EXERCISE DATA |
╭──
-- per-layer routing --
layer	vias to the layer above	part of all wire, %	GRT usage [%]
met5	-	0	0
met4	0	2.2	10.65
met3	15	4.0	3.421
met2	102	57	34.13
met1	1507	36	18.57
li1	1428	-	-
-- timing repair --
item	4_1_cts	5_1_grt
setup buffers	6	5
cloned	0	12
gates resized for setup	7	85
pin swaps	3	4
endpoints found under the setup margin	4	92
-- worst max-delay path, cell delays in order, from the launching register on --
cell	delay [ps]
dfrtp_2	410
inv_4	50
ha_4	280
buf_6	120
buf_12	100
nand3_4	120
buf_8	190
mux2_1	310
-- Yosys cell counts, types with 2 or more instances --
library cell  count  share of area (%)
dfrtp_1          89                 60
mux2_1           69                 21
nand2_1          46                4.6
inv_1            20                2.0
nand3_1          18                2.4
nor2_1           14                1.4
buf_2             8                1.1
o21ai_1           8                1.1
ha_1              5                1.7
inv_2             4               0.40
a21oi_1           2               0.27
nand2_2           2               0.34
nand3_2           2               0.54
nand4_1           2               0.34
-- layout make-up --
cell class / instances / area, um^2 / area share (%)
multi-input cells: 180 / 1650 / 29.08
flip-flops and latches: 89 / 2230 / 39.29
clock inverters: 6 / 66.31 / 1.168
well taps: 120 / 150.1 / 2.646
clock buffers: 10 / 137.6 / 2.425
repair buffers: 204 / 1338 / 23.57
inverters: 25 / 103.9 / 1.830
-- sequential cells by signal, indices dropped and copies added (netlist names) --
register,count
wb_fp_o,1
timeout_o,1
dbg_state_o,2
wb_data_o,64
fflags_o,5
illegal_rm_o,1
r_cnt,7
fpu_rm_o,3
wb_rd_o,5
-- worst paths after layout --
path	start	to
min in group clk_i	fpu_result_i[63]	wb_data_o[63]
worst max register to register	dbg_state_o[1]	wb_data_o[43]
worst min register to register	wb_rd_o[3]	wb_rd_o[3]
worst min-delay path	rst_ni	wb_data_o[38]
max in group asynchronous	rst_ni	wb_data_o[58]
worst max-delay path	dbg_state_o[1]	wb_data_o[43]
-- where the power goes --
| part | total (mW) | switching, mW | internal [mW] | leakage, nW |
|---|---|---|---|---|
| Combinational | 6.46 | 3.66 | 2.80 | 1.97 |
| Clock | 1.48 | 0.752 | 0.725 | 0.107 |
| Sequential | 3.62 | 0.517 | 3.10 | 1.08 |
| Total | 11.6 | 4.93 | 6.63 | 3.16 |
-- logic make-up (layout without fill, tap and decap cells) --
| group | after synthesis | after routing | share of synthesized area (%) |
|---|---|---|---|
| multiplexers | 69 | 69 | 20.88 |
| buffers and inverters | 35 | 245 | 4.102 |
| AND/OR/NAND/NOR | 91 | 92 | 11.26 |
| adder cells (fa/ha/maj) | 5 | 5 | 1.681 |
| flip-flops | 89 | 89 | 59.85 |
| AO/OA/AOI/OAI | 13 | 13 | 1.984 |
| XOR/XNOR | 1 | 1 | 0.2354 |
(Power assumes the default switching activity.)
File: src/rtl/sprite_compositor.sv
// Frame-snapshotted object hit compositor: two-stage pixel pipeline reporting
// the highest-priority covering object, plus a sticky player collision flag.
module sprite_compositor
  import sprite_compositor_pkg::*;
#(
  parameter int unsigned N_OBJ   = N_OBJ_DEF,
  parameter int unsigned COORD_W = COORD_W_DEF,
  parameter int unsigned ID_W    = $clog2(N_OBJ)
) (
  input  logic                           clock,
  input  logic                           reset,
  input  logic                           frame_start,
  input  logic [N_OBJ*REG_WORD_W-1:0]    obj_x,
  input  logic [N_OBJ*REG_WORD_W-1:0]    obj_y,
  input  logic [N_OBJ*COORD_W-1:0]       obj_w,
  input  logic [N_OBJ*COORD_W-1:0]       obj_h,
  input  logic [N_OBJ-1:0]               obj_en,
  sprite_compositor_if.slave             pix,
  input  logic                           collide_clear,
  output logic                           collide_flag,
  output logic [FRAME_CNT_W-1:0]         frame_count
);

  logic [COORD_W-1:0] act_x [N_OBJ];
  logic [COORD_W-1:0] act_y [N_OBJ];
  logic [COORD_W-1:0] act_w [N_OBJ];
  logic [COORD_W-1:0] act_h [N_OBJ];
  logic [N_OBJ-1:0]   act_en;

  logic [N_OBJ-1:0]   hit_comb;
  logic [N_OBJ-1:0]   hit_s1;
  logic [N_OBJ-1:0]   hit_others;
  logic               valid_s1;

  logic               out_valid_r;
  logic               out_hit_r;
  logic [ID_W-1:0]    out_id_r;

  // Only the low COORD_W bits of each register word carry a coordinate.
  logic unused_reg_bits;
  assign unused_reg_bits = ^{obj_x, obj_y};

  always_ff @(posedge clock or posedge reset) begin
    if (reset) begin
      for (int unsigned i = 0; i < N_OBJ; i++) begin
        act_x[i] <= '0;
        act_y[i] <= '0;
        act_w[i] <= '0;
        act_h[i] <= '0;
      end
      act_en <= '0;
    end else if (frame_start) begin
      for (int unsigned i = 0; i < N_OBJ; i++) begin
        act_x[i] <= obj_x[REG_WORD_W*i + REG_X_LSB +: COORD_W];
        act_y[i] <= obj_y[REG_WORD_W*i + REG_Y_LSB +: COORD_W];
        act_w[i] <= obj_w[COORD_W*i +: COORD_W];
        act_h[i] <= obj_h[COORD_W*i +: COORD_W];
      end
      act_en <= obj_en;
    end
  end

  for (genvar g = 0; g < N_OBJ; g++) begin : g_obj
    obj_rect_hit #(.COORD_W(COORD_W)) u_hit (
      .en (act_en[g]),
      .ox (act_x[g]),
      .oy (act_y[g]),
      .w  (act_w[g]),
      .h  (act_h[g]),
      .px (pix.pix_x),
      .py (pix.pix_y),
      .hit(hit_comb[g])
    );
  end

  always_comb begin
    hit_others             = hit_s1;
    hit_others[OBJ_PLAYER] = 1'b0;
  end

  always_ff @(posedge clock or posedge reset) begin
    if (reset) begin
      hit_s1      <= '0;
      valid_s1    <= 1'b0;
      out_valid_r <= 1'b0;
      out_hit_r   <= 1'b0;
      out_id_r    <= '0;
    end else begin
      hit_s1      <= hit_comb;
      valid_s1    <= pix.pix_valid;
      out_valid_r <= valid_s1;
      out_hit_r   <= valid_s1 & (|hit_s1);
      out_id_r    <= valid_s1 ? ID_W'(prio_lowest(PRIO_MAX'(hit_s1))) : '0;
    end
  end

  // Set takes precedence over a simultaneous clear.
  always_ff @(posedge clock or posedge reset) begin
    if (reset) begin
      collide_flag <= 1'b0;
    end else if (valid_s1 && hit_s1[OBJ_PLAYER] && (|hit_others)) begin
      collide_flag <= 1'b1;
    end else if (collide_clear) begin
      collide_flag <= 1'b0;
    end
  end

  always_ff @(posedge clock or posedge reset) begin
    if (reset) begin
      frame_count <= '0;
    end else if (frame_start) begin
      frame_count <= frame_count + 1'b1;
    end
  end

  assign pix.out_valid = out_valid_r;
  assign pix.out_hit   = out_hit_r;
  assign pix.out_id    = out_id_r;

endmodule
╰──
GOAL OF THE EXERCISE | Across the entries above, tally every line that includes the string "share", then state only the count.

RESULT BELOW | 3